Given records Start Marker
[config.mk]
export PLATFORM = sky130hd
export DESIGN_NAME = rggen_register_access_initiator
export DESIGN_NICKNAME = d
export VERILOG_FILES = /design/src/rtl/rggen_register_access_initiator.sv
export SDC_FILE = /design/constraint.sdc
export NUM_CORES = 1
export LEC_CHECK = 0
export BUFFER_PORTS_ARGS = -buffer_cell sky130_fd_sc_hd__buf_2
export CAP_MARGIN = 20
export CORE_ASPECT_RATIO = 0.7
export CORE_UTILIZATION = 47
export DETAILED_ROUTE_END_ITERATION = 12
export GPL_TIMING_DRIVEN = 0
export PLACE_DENSITY = 0.94
export SYNTH_ARGS = -nofsm -noshare
export SYNTH_HDL_FRONTEND = slang
export SYNTH_SLANG_ARGS = --single-unit
[constraint.sdc]
create_clock -name clk -period 2.2 [get_ports clk]
set_input_delay 0.44 -clock clk [delete_from_list [all_inputs] [get_ports clk]]
set_output_delay 0.44 -clock clk [all_outputs]
set_load 0.1 [all_outputs]
[src/rtl/rggen_register_access_initiator.sv]
// rggen_register_access_initiator
//
// Host-side initiator for the register block's internal access bus. One host
// command is taken at a time over a valid/ready request channel, its byte
// strobe is expanded into a per-bit write mask, and the access is driven onto
// the register bus until the responder completes it or an optional timeout
// expires. The resulting status and read data are returned over a valid/ready
// response channel.
//
// Ports:
//   clk, rst        clock; synchronous active-high reset
//   i_req_*         host command channel (valid/ready, write, address, data, strobe)
//   o_req_ready     command accepted when i_req_valid & o_req_ready
//   o_reg_*         register access strobes (valid, write, address, data, mask)
//   i_reg_ready     responder completes the access, with i_reg_status/i_reg_data
//   o_rsp_*         response channel (valid, status, data), i_rsp_ready from host
//
// Status encoding: 00 OKAY, 01 EXOKAY, 10 SLAVE_ERROR, 11 DECODE_ERROR.
module rggen_register_access_initiator #(
    parameter int ADDRESS_WIDTH  = 8,
    parameter int DATA_WIDTH     = 32,
    parameter int TIMEOUT_CYCLES = 0,
    parameter int COUNTER_WIDTH  = 16
) (
    input  logic                      clk,
    input  logic                      rst,
    input  logic                      i_req_valid,
    output logic                      o_req_ready,
    input  logic                      i_req_write,
    input  logic [ADDRESS_WIDTH-1:0]  i_req_address,
    input  logic [DATA_WIDTH-1:0]     i_req_data,
    input  logic [DATA_WIDTH/8-1:0]   i_req_strobe,
    output logic                      o_reg_valid,
    output logic                      o_reg_write,
    output logic [ADDRESS_WIDTH-1:0]  o_reg_address,
    output logic [DATA_WIDTH-1:0]     o_reg_data,
    output logic [DATA_WIDTH-1:0]     o_reg_mask,
    input  logic                      i_reg_ready,
    input  logic [1:0]                i_reg_status,
    input  logic [DATA_WIDTH-1:0]     i_reg_data,
    output logic                      o_rsp_valid,
    input  logic                      i_rsp_ready,
    output logic [1:0]                o_rsp_status,
    output logic [DATA_WIDTH-1:0]     o_rsp_data
);

    localparam int STROBE_WIDTH = DATA_WIDTH / 8;

    // Counter value seen in the last ACCESS cycle before the timeout fires.
    localparam logic [COUNTER_WIDTH-1:0] TIMEOUT_LAST =
        (TIMEOUT_CYCLES > 0) ? COUNTER_WIDTH'(TIMEOUT_CYCLES - 1) : '0;

    localparam logic [1:0] STATUS_SLAVE_ERROR = 2'b10;

    typedef enum logic [1:0] {
        IDLE,
        ACCESS,
        RESPOND
    } state_e;

    state_e                   state;
    logic [COUNTER_WIDTH-1:0] timeout_count;
    logic                     timeout_hit;

    // Each strobe bit covers one byte lane of the mask.
    function automatic logic [DATA_WIDTH-1:0] expand_strobe(
        input logic [STROBE_WIDTH-1:0] strobe
    );
        logic [DATA_WIDTH-1:0] mask;
        mask = '0;
        for (int i = 0; i < STROBE_WIDTH; i++) begin
            mask[8*i+:8] = {8{strobe[i]}};
        end
        return mask;
    endfunction

    // A zero TIMEOUT_CYCLES disables the abort entirely.
    assign timeout_hit = (TIMEOUT_CYCLES > 0) && (timeout_count == TIMEOUT_LAST);

    always_ff @(posedge clk) begin
        if (rst) begin
            state         <= IDLE;
            o_req_ready   <= 1'b0;
            o_reg_valid   <= 1'b0;
            o_reg_write   <= 1'b0;
            o_reg_address <= '0;
            o_reg_data    <= '0;
            o_reg_mask    <= '0;
            o_rsp_valid   <= 1'b0;
            o_rsp_status  <= 2'b00;
            o_rsp_data    <= '0;
            timeout_count <= '0;
        end else begin
            case (state)
                // Ready is registered, so the first IDLE cycle after reset
                // does not accept; later IDLE cycles are entered with it set.
                IDLE: begin
                    o_req_ready <= 1'b1;
                    if (i_req_valid && o_req_ready) begin
                        o_req_ready   <= 1'b0;
                        o_reg_valid   <= 1'b1;
                        o_reg_write   <= i_req_write;
                        o_reg_address <= i_req_address;
                        // Reads carry no data and touch every bit.
                        o_reg_data    <= i_req_write ? i_req_data : '0;
                        o_reg_mask    <= i_req_write ? expand_strobe(i_req_strobe) : '1;
                        timeout_count <= '0;
                        state         <= ACCESS;
                    end
                end

                // Responder ready takes priority over a coincident timeout.
                ACCESS: begin
                    if (i_reg_ready) begin
                        o_reg_valid  <= 1'b0;
                        o_rsp_valid  <= 1'b1;
                        o_rsp_status <= i_reg_status;
                        o_rsp_data   <= o_reg_write ? '0 : i_reg_data;
                        state        <= RESPOND;
                    end else if (timeout_hit) begin
                        o_reg_valid  <= 1'b0;
                        o_rsp_valid  <= 1'b1;
                        o_rsp_status <= STATUS_SLAVE_ERROR;
                        o_rsp_data   <= '0;
                        state        <= RESPOND;
                    end else if (timeout_count != '1) begin
                        timeout_count <= timeout_count + COUNTER_WIDTH'(1);
                    end
                end

                // Response held stable until the host takes it; response
                // registers then keep their values through IDLE.
                RESPOND: begin
                    if (i_rsp_ready) begin
                        o_rsp_valid <= 1'b0;
                        o_req_ready <= 1'b1;
                        state       <= IDLE;
                    end
                end

                default: begin
                    state <= IDLE;
                end
            endcase
        end
    end

endmodule

==> metrics.txt, run 1 <==
Die Ht=72.5 µm; Switching Share=36.8%; Max clock buf depth=2; PwrDens=873 nW/µm²; Clock power frac=a little under a third; Post-Syn Nets=approximately 490; Post-synth EDFFs=0; critical path's largest stage delay=around 0.48 ns; Final ANT Viol Nets=0; Critical R2R Launch=state[0]; diode count=0; vias per cell=5.03; largest net degree at the start of global routing=15; most common cell in the netlist=nand2_1; Synth Area in XOR/XNOR=0%; WS Path Type=reg2out; Critical Path RT=1.76 ns; DRT Wirelength=9.82 mm; grt total ovfl=0; htree depth=3; post-synthesis mux area share=0%; CTS Hold Bufs=0; port buffer count=191; hold path endpoint=o_reg_address[6]; placement row count=25; CTS tree=built; Starting Density=48.9%; crit start category=flip-flop; Hold Startpoint=i_req_address[6]; Int Power=2560 µW; most area-hungry cell type in the Yosys netlist=dfxtp_1; Die X=~100 µm; # resized after CTS=0; Least-Margin Pin Slew=approximately 0.57 ns; final hold violations=0; Static Leak=0.00220 µW; status=complete, no violations; ys async rst share=0%; hold path depth=3; setup bufs post-CTS=0; Clock Latency Late Sink=between 0.3 and 0.4 ns; Final Cycle Share=roughly 84%; Iter 0 DRT Violations=119; Clock transition at path regs=0.08 ns; DRC viols=0; largest family of logic cells by synthesized area=simple AND/OR/NAND/NOR gates; Tot GR Track Use=25.9%; Primary FF master, synth=dfxtp_1; Inst Count DP=687; Core ar.=~7000 µm²; nets=between 600 and 700; Mean Syn Cell Area=8.30 µm²; number of distinct library cells after synthesis=20; slew margin rel.=between 60% and 70%; P&R area growth vs syn=39.3%; sequential share of the synthesized area=50.4%; Worst R2R Path Depth=6; GPL Wtd Cong=0.756; critical path peak fanout=9; unrepaired setup endpoints after global routing=false; Final Setup Violations=0; Yosys top cell area share=50.4%; DR WL/cell=between 10 and 15 µm; CP arrival=1.40 ns; Max Cap Viol=0; Synth Area in Adders=0%; ratio of cells with drive above 1 in the final layout=41.0%; Synth Register Bits=84; ranking of synthesized cells by area=dfxtp_1 (50%), a21oi_1 (12%), nand2_1 (9.7%), nand3b_1 (7.4%), buf_4 (6.8%); Synth Cell Area=3340 µm²; worst vdd ir=445 µV; f_max=542 MHz; root buf cell=clkbuf_8; Detail Placement HPWL=roughly 7.4 mm; Period minus WS final=1.84 ns; Synth Area in Compound Gates=12.3%; DR top layer=met4; Slew Viols, Final=0; switching power=1490 µW; Syn Inst Count=402; number of global-route vias before repair=between 3,000 and 4,000; Detailed Routing Iterations Pass 1=4; Non-Filler Instances=702; reg2reg end=o_reg_data[21]; full die area=between 7000 and 8000 µm²; Crit. End Element=output port; Syn. warnings=0; metal3 WL=762 µm; CTS buffer count=9; Hold WC Path Type=in2reg; clock skew=0.00996 ns; slowest cell on the critical path=dfxtp_1; io pins=a little under 200; initial antenna violation count=0; Vias=3,532; Met2 Wirelength=4.90 mm; M1 WL=around 3.9 mm; Logic pwr share=28.3%; Synth Area in Simple Gates=26.0%; Flop pwr share=39.8%; TNS Setup=0 ns; Num Clock Sinks=84; crit path cell chain=buf_4 -> buf_2; commonest cells in the netlist=nand2_1 (86), dfxtp_1 (84), a21oi_1 (80); r2r setup slk=0.62 ns; first-pass GRT wire length=14.7 mm
[critical path, delay by kind of cell (launching register included)]
family                 cells  cell delay (ns)
flip-flops                 1             0.48
buffers and inverters      2             0.58
[cells in the final DEF (no fill, tap or decap), drive strengths merged]
cell     count
nand4bb      1
a2bb2oi      1
nand3       32
and3b        1
nor3         5
nor2         8
dfxtp       84
nand2b       2
inv          2
and4bb       1
nor3b        4
or3          1
buf        237
clkinv       2
nand2       86
nand3b      33
bufinv       3
clkbuf      25
a21oi       80
[worst max path at each step]
| stage | start | to | slack [ns] |
|---|---|---|---|
| after floorplan | o_reg_mask[15] | o_reg_mask[10] | 0.28 |
| after detailed placement | i_req_write | o_reg_data[20] | 0.51 |
| final | o_reg_mask[7] | o_reg_mask[6] | 0.36 |
| after global routing | o_reg_mask[30] | o_reg_mask[29] | 0.27 |
| after global placement | i_req_write | o_reg_data[14] | 0.57 |
| after CTS | o_reg_mask[7] | o_reg_mask[5] | 0.34 |
[cell families (layout without fill, tap and decap cells)]
| kind of cell | Yosys count | in the layout |
|---|---|---|
| AO/OA/AOI/OAI | 81 | 81 |
| buffers and inverters | 63 | 269 |
| flip-flops | 84 | 84 |
| AND/OR/NAND/NOR | 174 | 174 |
[per-layer routing]
metal	vias up	GRT usage, %
met5	-	0
met4	0	10.8
met3	24	6.94
li1	1721	-
met2	159	45.3
met1	1628	30.1
[power groups by stage]
stage               clock network [µW]  registers [µW]  logic [µW]
finish                            1300            1610        1150
global placement                     0            1640        1130
floorplan                            0            2030         546
CTS                               1320            1610        1150
global route                      1380            1620        1200
detailed placement                   0            1650        1150
[flip-flops by register name (all words and copies together), names as in the netlist]
name           count
o_reg_write        1
o_reg_mask         4
o_reg_valid        1
o_reg_address      8
o_rsp_data        32
o_reg_data        32
o_rsp_valid        1
o_rsp_status       2
o_req_ready        1
state              2
[area by class of cell]
class,instances,area [µm²]
tap,94,118
fill,541,2170
multi-input combinational,255,1280
sequential,84,1680
clock buffer,9,124
buffer,62,374
clock inverter,6,113
inverter,1,3.75
timing repair buffer,191,956
[metrics by stage]
step | setup slack, ns | power, µW | cell area, µm² | util (%) | hold slack [ns]
2_1_floorplan | 0.278 | 2580 | 3340 | - | 0.537
3_3_place_gp | 0.574 | 2770 | 4410 | 64.7 | 0.435
3_5_place_dp | 0.514 | 2800 | 4410 | 64.7 | 0.441
4_1_cts | 0.342 | 4080 | 4650 | 68.1 | 0.307
5_1_grt | 0.266 | 4200 | 4650 | 68.1 | 0.316
6_report | 0.356 | 4060 | 4650 | 68.1 | 0.326
(Power assumes the default switching activity.)
==> run 2: changes to the inputs <==
- ABC_AREA: not set -> 1
- CORE_UTILIZATION: 47 -> 41
- PLACE_DENSITY: 0.94 -> 0.85
- clock period: 2.2 -> 1.6 ns (I/O delays scaled with it)
==> run 2 against run 1 <==
  * Clock power up 82%
  * Flip-flop and latch count did not move
  * Register-to-register slack worse by 0.35 ns
  * Synthesized area grew 16%
  * Non-clock buffer count is the same
  * First-iteration DRC count grew 40%
  * Routed wire length increased by 8.6%
  * Worst setup slack worse by 0.29 ns
  * Hold slack worse by 0.12 ns
  * Global-route usage down 4.2 points
  * Clock-buffer cell count unchanged
  * Largest cell class unchanged
  * Highest routed layer unchanged
==> metrics.txt, run 2 <==
reg2reg end=o_reg_data[4]; area of the multi-input gates=1500 µm²; Critical Path RT=1.28 ns; Slew Viols, Final=0; Core ar.=9110 µm²; port buffer count=191; Primary FF master, synth=dfxtp_1; Clock transition at path regs=0.06 ns; commonest cells in the netlist=nand2_1 (231), dfxtp_1 (84), inv_1 (82); crit path cell chain=buf_2; root buf cell=clkbuf_16; number of global-route vias before repair=3,605; Switching Share=37.4%; critical path peak fanout=9; CTS Hold Bufs=0; Period minus WS final=1.54 ns; ratio of cells with drive above 1 in the final layout=33.2%; Post-synth EDFFs=0; hold path depth=3; DRC viols=0; crit start category=flip-flop; grt total ovfl=0; htree depth=3; full die area=9860 µm²; Syn Inst Count=600; WS Path Type=reg2out; Final Setup Violations=0; ys async rst share=0%; first-pass GRT wire length=about 17 mm; Post-Syn Nets=684; critical path's largest stage delay=0.46 ns; Static Leak=around 0.0031 µW; Filler Cells Inserted=852; slew margin rel.=between 60% and 70%; WP buf/inv=1; largest net degree at the start of global routing=15; Max Cap Viol=0; GPL Wtd Cong=0.799; number of distinct library cells after synthesis=16; r2r setup slk=around 0.27 ns; Die Ht=83.4 µm; Clock Latency Late Sink=0.33 ns; Least-Margin Pin Slew=0.532 ns; Largest regs=o_reg_data (32), o_rsp_data (32), o_reg_address (8); initial antenna violation count=0; CTS tree=built; status=complete, no violations; Flop pwr share=34.3%; Hold Startpoint=i_reg_status[0]; Syn. warnings=0; Critical R2R Launch=o_req_ready; Detail Placement HPWL=7.84 mm; Iter 0 DRT Violations=roughly 170; Num Clock Sinks=84; io pins=194; Mean Syn Cell Area=6.46 µm²; Pwr Total=about 6600 µW; Max clock buf depth=2; Die X=118 µm; Detailed Routing Iterations Pass 1=5; hold path endpoint=o_rsp_status[0]; Clock power frac=35.9%; most area-hungry cell type in the Yosys netlist=dfxtp_1; Vias=between 4,000 and 5,000; Synth Cell Area=3880 µm²; slowest cell on the critical path=buf_2; Worst R2R Path Depth=5; Yosys top cell area share=between 40 and 50%; Non-Filler Instances=931; PwrDens=1220 nW/µm²; vias per cell=between 4 and 5; CP top delay family=buffers and inverters; Final Cell Area=5410 µm²; Inst Count DP=915; final worst slack=0.0634 ns; Seq. cell area=about 1700 µm²; DRT Wirelength=10.7 mm; final hold violations=0; switching power=~2500 µW; placement row count=29; Int Power=4130 µW; CTS buffer count=9; CP arrival=about 1.2 ns; Hold WC Path Type=in2reg; f_max=651 MHz; DR WL/cell=11.5 µm; ranking of synthesized cells by area=dfxtp_1 (43%), nand2_1 (22%), inv_1 (7.9%), nor2_1 (5.9%), buf_4 (5.6%); clock skew=0.00501 ns; Crit. End Element=output port; most frequent cells in the layout=nand2_1 (231), buf_2 (178), inv_1 (82); Place WS=-0.0193 ns; most common cell after layout, fill and taps aside=nand2_1; Final ANT Viol Nets=0; Synth Register Bits=84; Final Cycle Share=96.0%; P&R area growth vs syn=39.5%; sequential share of the synthesized area=43.4%; most common cell in the netlist=nand2_1; placed instance area=around 5000 µm²; diode count=0; worst vdd ir=647 µV; nets=886; Logic pwr share=~30%; Starting Density=42.6%; Tot GR Track Use=21.7%
==> run 2: cell types whose count changed after synthesis, moves of 5 or more <==
cell and delta:
a21oi_1 -43, nand2_1 +145, inv_1 +81, nor2_1 +53, nand3b_1 -32, nor3_1 -5
==> run 2: through the flow <==
stage | hold slack [ns] | TNS, ns | util, %
6_report | 0.208 | 0 | 59.4
5_1_grt | 0.210 | -0.00285 | 59.4
4_1_cts | 0.199 | 0 | 59.1
3_5_place_dp | 0.450 | -0.0731 | 54.9
3_3_place_gp | 0.446 | 0 | 54.9
2_1_floorplan | 0.455 | 0 | -
==> run 2: cell families (layout without fill, tap and decap cells) <==
logic type | after synthesis | in the layout | synth area share [%]
AO/OA/AOI/OAI | 37 | 37 | 4.78
AND/OR/NAND/NOR | 332 | 332 | 33.8
buffers and inverters | 147 | 354 | 18.1
flip-flops | 84 | 84 | 43.4
==> run 2: worst max-delay path by stage <==
| stage | end | depth (start not counted) | startpoint |
|---|---|---|---|
| floorplan | o_reg_data[10] | 7 | o_req_ready |
| global placement | o_rsp_data[23] | 4 | rst |
| detailed placement | o_rsp_data[28] | 4 | rst |
| CTS | o_reg_mask[31] | 2 | o_reg_mask[30] |
| global route | o_reg_mask[0] | 1 | o_reg_mask[7] |
| finish | o_reg_mask[0] | 1 | o_reg_mask[7] |
==> run 2: final cells by class <==
cell class / instances / share of cell area [%]
Sequential cell: 84 / 31.2
Multi-Input combinational cell: 369 / 27.7
Timing Repair Buffer: 191 / 19.0
Buffer: 62 / 7.08
Inverter: 85 / 5.90
Clock buffer: 9 / 4.16
Tap cell: 124 / 2.87
Clock inverter: 7 / 2.13
==> run 2: power by group through the flow <==
stage | sequential, µW | clock [µW] | combinational [µW]
final | 2260 | 2370 | 1970
after global routing | 2280 | 2510 | 2070
after CTS | 2260 | 2410 | 1950
after detailed placement | 2310 | 0 | 1930
after global placement | 2300 | 0 | 1920
after floorplan | 2990 | 0 | 897
==> run 2: worst reg2reg max path: stages (launching register included) <==
cell	delay, ns
dfxtp_2	0.33
nand2_1	0.10
inv_2	0.16
clkbuf_1	0.35
nand3_1	0.13
a21oi_1	0.19
==> run 2: routing by layer <==
layer	global-route usage, %	wire [µm]	vias to the layer above	share of wire, %
li1	-	-	2144	-
met1	27.8	5060	1794	47
met2	35.1	4830	140	45
met3	6.73	713	6	6.7
met4	6.06	61	0	0.57
met5	0	0	-	0
==> run 2: what timing repair did <==
item	CTS	global route
setup endpoints to repair	17	12
setup buffers	0	0
resized for setup	17	12
==> run 3: changes to the inputs <==
- PLACE_DENSITY: 0.85 -> 0.76
==> run 3 against run 2 <==
  * First-iteration DRC count increased by 5.4%
  * Largest power group is now sequential cells
  * Worst setup slack better by 0.039 ns
  * Clock skew up 0.0019 ns
  * Critical path type unchanged
  * Non-clock buffer count stayed put
  * Clock-buffer cell count rose by 2
  * Highest routed layer unchanged
==> metrics.txt, run 3 (synthesized netlist as in run 2, its figures left out) <==
grt total ovfl=0; slowest cell on the critical path=buf_2; Least-Margin Pin Slew=between 0.5 and 0.6 ns; critical path's largest stage delay=approximately 0.45 ns; CP arrival=roughly 1.2 ns; root buf cell=clkbuf_16; full die area=9860 µm²; Iter 0 DRT Violations=176; WS Path Type=reg2out; DRT Wirelength=10.1 mm; Final Setup Violations=0; Static Leak=slightly above 0.003 µW; slew margin rel.=65.0%; Crit. End Element=output port; Detailed Routing Iterations Pass 1=4; port buffer count=191; WP buf/inv=1; Die X=around 120 µm; final hold violations=0; Detail Placement HPWL=about 7.5 mm; Clock transition at path regs=about 0.06 ns; first-pass GRT wire length=17.0 mm; Clock power frac=32.6%; vias per cell=4.36; P&R area growth vs syn=38.3%; Final Cycle Share=93.6%; diode count=0; most common cell after layout, fill and taps aside=nand2_1; Critical Path RT=1.28 ns; Period minus WS final=1.50 ns; CTS tree=built; DR WL/cell=10.9 µm; Max clock buf depth=2; Logic pwr share=31.3%; critical path peak fanout=9; Final Util=58.9%; worst vdd ir=approximately 480 µV; io pins=a little under 200; PwrDens=1170 nW/µm²; placement row count=29; largest net degree at the start of global routing=14; Hold WC Path Type=in2reg; DRC viols=0; Flop pwr share=36.1%; Num Clock Sinks=84; switching power=roughly 2400 µW; CTS buffer count=9; initial antenna violation count=0; unrepaired setup endpoints after global routing=false; Int Power=3850 µW; Vias=~4,100; Final ANT Viol Nets=0; Tot GR Track Use=21.4%; most frequent cells in the layout=nand2_1 (231), buf_2 (178), inv_1 (82); nets=886; htree depth=3; clock skew=0.00689 ns; setup bufs post-CTS=0; f_max=between 600 and 700 MHz; Die Ht=about 83 µm; Clock Latency Late Sink=0.33 ns; crit path cell chain=buf_2; Switching Share=38.4%; Largest regs=o_reg_data (32), o_rsp_data (32), o_reg_address (8); Core ar.=between 9000 and 10,000 µm²; Crit. path cell count=1; CP top delay family=buffers and inverters; Max Cap Viol=0; number of global-route vias before repair=3,672; Slew Viols, Final=0; crit start category=flip-flop; TNS Setup=0 ns; Worst R2R Path Depth=7; Filler Cells Inserted=937; GPL Wtd Cong=just over 0.8; ratio of cells with drive above 1 in the final layout=33.0%; status=complete, no violations; Starting Density=42.6%; hold path depth=3
[run 3: cell count changes in the layout (fill, tap and decap cells not counted)]
cell and delta:
clkbuf_8 +1, bufinv_16 -2, buf_4 -2, clkinv_2 -1, clkbuf_1 +1, clkbuf_4 +2
File: src/rtl/xunit_sha2_round.sv
// SHA-2 compression round engine: start delay, one round per enabled clock, then an optional
// feed-forward of the latched IV. DATA_W=32 gives SHA-256 functions; DATA_W=64 gives SHA-512.
module xunit_sha2_round #(
  parameter int unsigned DATA_W  = 32,
  parameter int unsigned DELAY_W = 32,
  parameter int unsigned ROUNDS  = 64
) (
  input  logic               clk,
  input  logic               rst_n,
  input  logic               running,
  input  logic               run,
  output logic               done,
  input  logic [DATA_W-1:0]  in0,
  input  logic [DATA_W-1:0]  in1,
  input  logic [DATA_W-1:0]  in2,
  input  logic [DATA_W-1:0]  in3,
  input  logic [DATA_W-1:0]  in4,
  input  logic [DATA_W-1:0]  in5,
  input  logic [DATA_W-1:0]  in6,
  input  logic [DATA_W-1:0]  in7,
  input  logic [DATA_W-1:0]  in8,
  input  logic [DATA_W-1:0]  in9,
  input  logic [DELAY_W-1:0] delay0,
  input  logic               ff0,
  output logic [DATA_W-1:0]  out0,
  output logic [DATA_W-1:0]  out1,
  output logic [DATA_W-1:0]  out2,
  output logic [DATA_W-1:0]  out3,
  output logic [DATA_W-1:0]  out4,
  output logic [DATA_W-1:0]  out5,
  output logic [DATA_W-1:0]  out6,
  output logic [DATA_W-1:0]  out7
);

  localparam int unsigned CNT_W = 8;
  localparam int unsigned S0_A  = (DATA_W == 64) ? 28 : 2;
  localparam int unsigned S0_B  = (DATA_W == 64) ? 34 : 13;
  localparam int unsigned S0_C  = (DATA_W == 64) ? 39 : 22;
  localparam int unsigned S1_A  = (DATA_W == 64) ? 14 : 6;
  localparam int unsigned S1_B  = (DATA_W == 64) ? 18 : 11;
  localparam int unsigned S1_C  = (DATA_W == 64) ? 41 : 25;

  typedef enum logic [2:0] {
    ST_IDLE,
    ST_DELAY,
    ST_ROUND,
    ST_FEED,
    ST_DONE
  } state_e;

  state_e                  state_q, state_d;
  logic [DELAY_W-1:0]      dly_q, dly_d;
  logic [CNT_W-1:0]        rnd_q, rnd_d;
  logic [7:0][DATA_W-1:0]  st_q, st_d;
  logic [7:0][DATA_W-1:0]  iv_q, iv_d;
  logic                    done_q, done_d;

  logic [7:0][DATA_W-1:0]  in_c, rin_c, rnd_c;
  logic [DATA_W-1:0]       s0_c, s1_c, ch_c, maj_c, t1_c, t2_c;

  function automatic logic [DATA_W-1:0] rotr(input logic [DATA_W-1:0] x, input int unsigned n);
    return (x >> n) | (x << (DATA_W - n));
  endfunction

  assign in_c = {in7, in6, in5, in4, in3, in2, in1, in0};

  // Round 0 works on the input words; every later round on the registered state.
  assign rin_c = (state_q == ST_DELAY) ? in_c : st_q;

  // One SHA-2 round on rin_c with W=in8, K=in9.
  always_comb begin
    s1_c  = rotr(rin_c[4], S1_A) ^ rotr(rin_c[4], S1_B) ^ rotr(rin_c[4], S1_C);
    ch_c  = (rin_c[4] & rin_c[5]) ^ (~rin_c[4] & rin_c[6]);
    t1_c  = rin_c[7] + s1_c + ch_c + in9 + in8;
    s0_c  = rotr(rin_c[0], S0_A) ^ rotr(rin_c[0], S0_B) ^ rotr(rin_c[0], S0_C);
    maj_c = (rin_c[0] & rin_c[1]) ^ (rin_c[0] & rin_c[2]) ^ (rin_c[1] & rin_c[2]);
    t2_c  = s0_c + maj_c;
    rnd_c    = rin_c << DATA_W;
    rnd_c[0] = t1_c + t2_c;
    rnd_c[4] = rin_c[3] + t1_c;
  end

  // Next-state logic; a run pulse overrides everything, otherwise running gates all progress.
  always_comb begin
    state_d = state_q;
    dly_d   = dly_q;
    rnd_d   = rnd_q;
    st_d    = st_q;
    iv_d    = iv_q;
    done_d  = 1'b0;
    if (run) begin
      state_d = ST_DELAY;
      dly_d   = delay0;
      rnd_d   = '0;
    end else if (running) begin
      case (state_q)
        ST_DELAY: begin
          if (dly_q != '0) begin
            dly_d = dly_q - DELAY_W'(1);
          end else begin
            st_d  = rnd_c;
            iv_d  = in_c;
            rnd_d = CNT_W'(1);
            if (ROUNDS == 1) state_d = ff0 ? ST_FEED : ST_DONE;
            else             state_d = ST_ROUND;
          end
        end
        ST_ROUND: begin
          st_d = rnd_c;
          if (rnd_q == CNT_W'(ROUNDS - 1)) state_d = ff0 ? ST_FEED : ST_DONE;
          else                             rnd_d   = rnd_q + CNT_W'(1);
        end
        ST_FEED: begin
          for (int i = 0; i < 8; i++) st_d[i] = st_q[i] + iv_q[i];
          state_d = ST_DONE;
        end
        default: ;
      endcase
    end
    done_d = (state_d == ST_IDLE) || (state_d == ST_DONE);
  end

  always_ff @(posedge clk or negedge rst_n) begin
    if (!rst_n) begin
      state_q <= ST_IDLE;
      dly_q   <= '0;
      rnd_q   <= '0;
      st_q    <= '0;
      iv_q    <= '0;
      done_q  <= 1'b1;
    end else begin
      state_q <= state_d;
      dly_q   <= dly_d;
      rnd_q   <= rnd_d;
      st_q    <= st_d;
      iv_q    <= iv_d;
      done_q  <= done_d;
    end
  end

  assign done = done_q;
  assign out0 = st_q[0];
  assign out1 = st_q[1];
  assign out2 = st_q[2];
  assign out3 = st_q[3];
  assign out4 = st_q[4];
  assign out5 = st_q[5];
  assign out6 = st_q[6];
  assign out7 = st_q[7];

endmodule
Given records End Marker
**Activity**
The first line of the listing above through the line containing "address, data, mask)": print exactly that, both ends included.

**Output below**
[config.mk]
export PLATFORM = sky130hd
export DESIGN_NAME = rggen_register_access_initiator
export DESIGN_NICKNAME = d
export VERILOG_FILES = /design/src/rtl/rggen_register_access_initiator.sv
export SDC_FILE = /design/constraint.sdc
export NUM_CORES = 1
export LEC_CHECK = 0
export BUFFER_PORTS_ARGS = -buffer_cell sky130_fd_sc_hd__buf_2
export CAP_MARGIN = 20
export CORE_ASPECT_RATIO = 0.7
export CORE_UTILIZATION = 47
export DETAILED_ROUTE_END_ITERATION = 12
export GPL_TIMING_DRIVEN = 0
export PLACE_DENSITY = 0.94
export SYNTH_ARGS = -nofsm -noshare
export SYNTH_HDL_FRONTEND = slang
export SYNTH_SLANG_ARGS = --single-unit
[constraint.sdc]
create_clock -name clk -period 2.2 [get_ports clk]
set_input_delay 0.44 -clock clk [delete_from_list [all_inputs] [get_ports clk]]
set_output_delay 0.44 -clock clk [all_outputs]
set_load 0.1 [all_outputs]
[src/rtl/rggen_register_access_initiator.sv]
// rggen_register_access_initiator
//
// Host-side initiator for the register block's internal access bus. One host
// command is taken at a time over a valid/ready request channel, its byte
// strobe is expanded into a per-bit write mask, and the access is driven onto
// the register bus until the responder completes it or an optional timeout
// expires. The resulting status and read data are returned over a valid/ready
// response channel.
//
// Ports:
//   clk, rst        clock; synchronous active-high reset
//   i_req_*         host command channel (valid/ready, write, address, data, strobe)
//   o_req_ready     command accepted when i_req_valid & o_req_ready
//   o_reg_*         register access strobes (valid, write, address, data, mask)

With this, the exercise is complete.